=== The problem ===
Copy out the records so that each line matches the original.
BEGIN
[src/rtl/edb_pkg.sv]
package edb_pkg;
  localparam int CFG_W      = 32;
  localparam int TMR_W      = 8;
  localparam int FAST_BIT   = 31;
  localparam int QUAL_LSB   = 16;
  localparam int ABORT_LSB  = 8;
  localparam int DROP_LSB   = 0;
  localparam logic [CFG_W-1:0] CFG_MASK  = 32'h80FF_FFFF;
  localparam logic [CFG_W-1:0] CFG_RESET = 32'h0010_2040;

  typedef enum logic [1:0] {
    ST_OFF      = 2'd0,
    ST_PEND_ON  = 2'd1,
    ST_ON       = 2'd2,
    ST_PEND_OFF = 2'd3
  } edbState_t;

  // strobes from control to datapath
  typedef struct packed {
    logic clrCnt;
    logic useLongTick;
  } edbCtrl_t;

  // status from datapath to control
  typedef struct packed {
    logic energy;
    logic levelChange;
    logic qualDone;
    logic abortDone;
    logic dropDone;
  } edbStat_t;
endpackage

[src/rtl/edb_datapath.sv]
module edb_datapath
  import edb_pkg::*;
#(
  parameter int SHORT_PRE_LOG2 = 11,
  parameter int LONG_PRE_LOG2  = 9,
  parameter int SYNC_STAGES    = 2
) (
  input  logic             clk,
  input  logic             rstN,
  input  logic             regWrEn,
  input  logic [CFG_W-1:0] regWrData,
  output logic [CFG_W-1:0] regRdData,
  input  logic             energyRaw,
  input  edbCtrl_t         ctrl,
  output edbStat_t         stat
);
  logic [CFG_W-1:0] cfgQ;
  logic             fastMode;
  logic [TMR_W-1:0] qualLim, abortLim, dropLim;

  always_ff @(posedge clk or negedge rstN) begin
    if (!rstN)        cfgQ <= CFG_RESET;
    else if (regWrEn) cfgQ <= regWrData & CFG_MASK;
  end

  assign regRdData = cfgQ;
  assign fastMode  = cfgQ[FAST_BIT];
  assign qualLim   = cfgQ[QUAL_LSB +: TMR_W];
  assign abortLim  = cfgQ[ABORT_LSB +: TMR_W];
  assign dropLim   = cfgQ[DROP_LSB +: TMR_W];

  // input synchronizer
  logic [SYNC_STAGES-1:0] syncQ;
  logic                   energySync, energyPrev;

  always_ff @(posedge clk or negedge rstN) begin
    if (!rstN) begin
      syncQ      <= '0;
      energyPrev <= 1'b0;
    end else begin
      syncQ      <= {syncQ[SYNC_STAGES-2:0], energyRaw};
      energyPrev <= energySync;
    end
  end
  assign energySync = syncQ[SYNC_STAGES-1];

  // cascaded prescalers
  logic [SHORT_PRE_LOG2-1:0] preShort;
  logic [LONG_PRE_LOG2-1:0]  preLong;
  logic                      shortTick, longTick, unitTick;

  assign shortTick = &preShort;
  assign longTick  = shortTick & (&preLong);
  assign unitTick  = fastMode | (ctrl.useLongTick ? longTick : shortTick);

  always_ff @(posedge clk or negedge rstN) begin
    if (!rstN) begin
      preShort <= '0;
      preLong  <= '0;
    end else if (ctrl.clrCnt) begin
      preShort <= '0;
      preLong  <= '0;
    end else begin
      preShort <= preShort + 1'b1;
      if (shortTick) preLong <= preLong + 1'b1;
    end
  end

  // interval counter, saturating
  logic [TMR_W-1:0] intervalCnt;

  always_ff @(posedge clk or negedge rstN) begin
    if (!rstN)                                intervalCnt <= '0;
    else if (ctrl.clrCnt)                     intervalCnt <= '0;
    else if (unitTick && (intervalCnt != '1)) intervalCnt <= intervalCnt + 1'b1;
  end

  assign stat.energy      = energySync;
  assign stat.levelChange = energySync ^ energyPrev;
  assign stat.qualDone    = intervalCnt >= qualLim;
  assign stat.abortDone   = intervalCnt >= abortLim;
  assign stat.dropDone    = intervalCnt >= dropLim;
endmodule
END
=== Answer box ===
[src/rtl/edb_pkg.sv]
package edb_pkg;
  localparam int CFG_W      = 32;
  localparam int TMR_W      = 8;
  localparam int FAST_BIT   = 31;
  localparam int QUAL_LSB   = 16;
  localparam int ABORT_LSB  = 8;
  localparam int DROP_LSB   = 0;
  localparam logic [CFG_W-1:0] CFG_MASK  = 32'h80FF_FFFF;
  localparam logic [CFG_W-1:0] CFG_RESET = 32'h0010_2040;

  typedef enum logic [1:0] {
    ST_OFF      = 2'd0,
    ST_PEND_ON  = 2'd1,
    ST_ON       = 2'd2,
    ST_PEND_OFF = 2'd3
  } edbState_t;

  // strobes from control to datapath
  typedef struct packed {
    logic clrCnt;
    logic useLongTick;
  } edbCtrl_t;

  // status from datapath to control
  typedef struct packed {
    logic energy;
    logic levelChange;
    logic qualDone;
    logic abortDone;
    logic dropDone;
  } edbStat_t;
endpackage

[src/rtl/edb_datapath.sv]
module edb_datapath
  import edb_pkg::*;
#(
  parameter int SHORT_PRE_LOG2 = 11,
  parameter int LONG_PRE_LOG2  = 9,
  parameter int SYNC_STAGES    = 2
) (
  input  logic             clk,
  input  logic             rstN,
  input  logic             regWrEn,
  input  logic [CFG_W-1:0] regWrData,
  output logic [CFG_W-1:0] regRdData,
  input  logic             energyRaw,
  input  edbCtrl_t         ctrl,
  output edbStat_t         stat
);
  logic [CFG_W-1:0] cfgQ;
  logic             fastMode;
  logic [TMR_W-1:0] qualLim, abortLim, dropLim;

  always_ff @(posedge clk or negedge rstN) begin
    if (!rstN)        cfgQ <= CFG_RESET;
    else if (regWrEn) cfgQ <= regWrData & CFG_MASK;
  end

  assign regRdData = cfgQ;
  assign fastMode  = cfgQ[FAST_BIT];
  assign qualLim   = cfgQ[QUAL_LSB +: TMR_W];
  assign abortLim  = cfgQ[ABORT_LSB +: TMR_W];
  assign dropLim   = cfgQ[DROP_LSB +: TMR_W];

  // input synchronizer
  logic [SYNC_STAGES-1:0] syncQ;
  logic                   energySync, energyPrev;

  always_ff @(posedge clk or negedge rstN) begin
    if (!rstN) begin
      syncQ      <= '0;
      energyPrev <= 1'b0;
    end else begin
      syncQ      <= {syncQ[SYNC_STAGES-2:0], energyRaw};
      energyPrev <= energySync;
    end
  end
  assign energySync = syncQ[SYNC_STAGES-1];

  // cascaded prescalers
  logic [SHORT_PRE_LOG2-1:0] preShort;
  logic [LONG_PRE_LOG2-1:0]  preLong;
  logic                      shortTick, longTick, unitTick;

  assign shortTick = &preShort;
  assign longTick  = shortTick & (&preLong);
  assign unitTick  = fastMode | (ctrl.useLongTick ? longTick : shortTick);

  always_ff @(posedge clk or negedge rstN) begin
    if (!rstN) begin
      preShort <= '0;
      preLong  <= '0;
    end else if (ctrl.clrCnt) begin
      preShort <= '0;
      preLong  <= '0;
    end else begin
      preShort <= preShort + 1'b1;
      if (shortTick) preLong <= preLong + 1'b1;
    end
  end

  // interval counter, saturating
  logic [TMR_W-1:0] intervalCnt;

  always_ff @(posedge clk or negedge rstN) begin
    if (!rstN)                                intervalCnt <= '0;
    else if (ctrl.clrCnt)                     intervalCnt <= '0;
    else if (unitTick && (intervalCnt != '1)) intervalCnt <= intervalCnt + 1'b1;
  end

  assign stat.energy      = energySync;
  assign stat.levelChange = energySync ^ energyPrev;
  assign stat.qualDone    = intervalCnt >= qualLim;
  assign stat.abortDone   = intervalCnt >= abortLim;
  assign stat.dropDone    = intervalCnt >= dropLim;
endmodule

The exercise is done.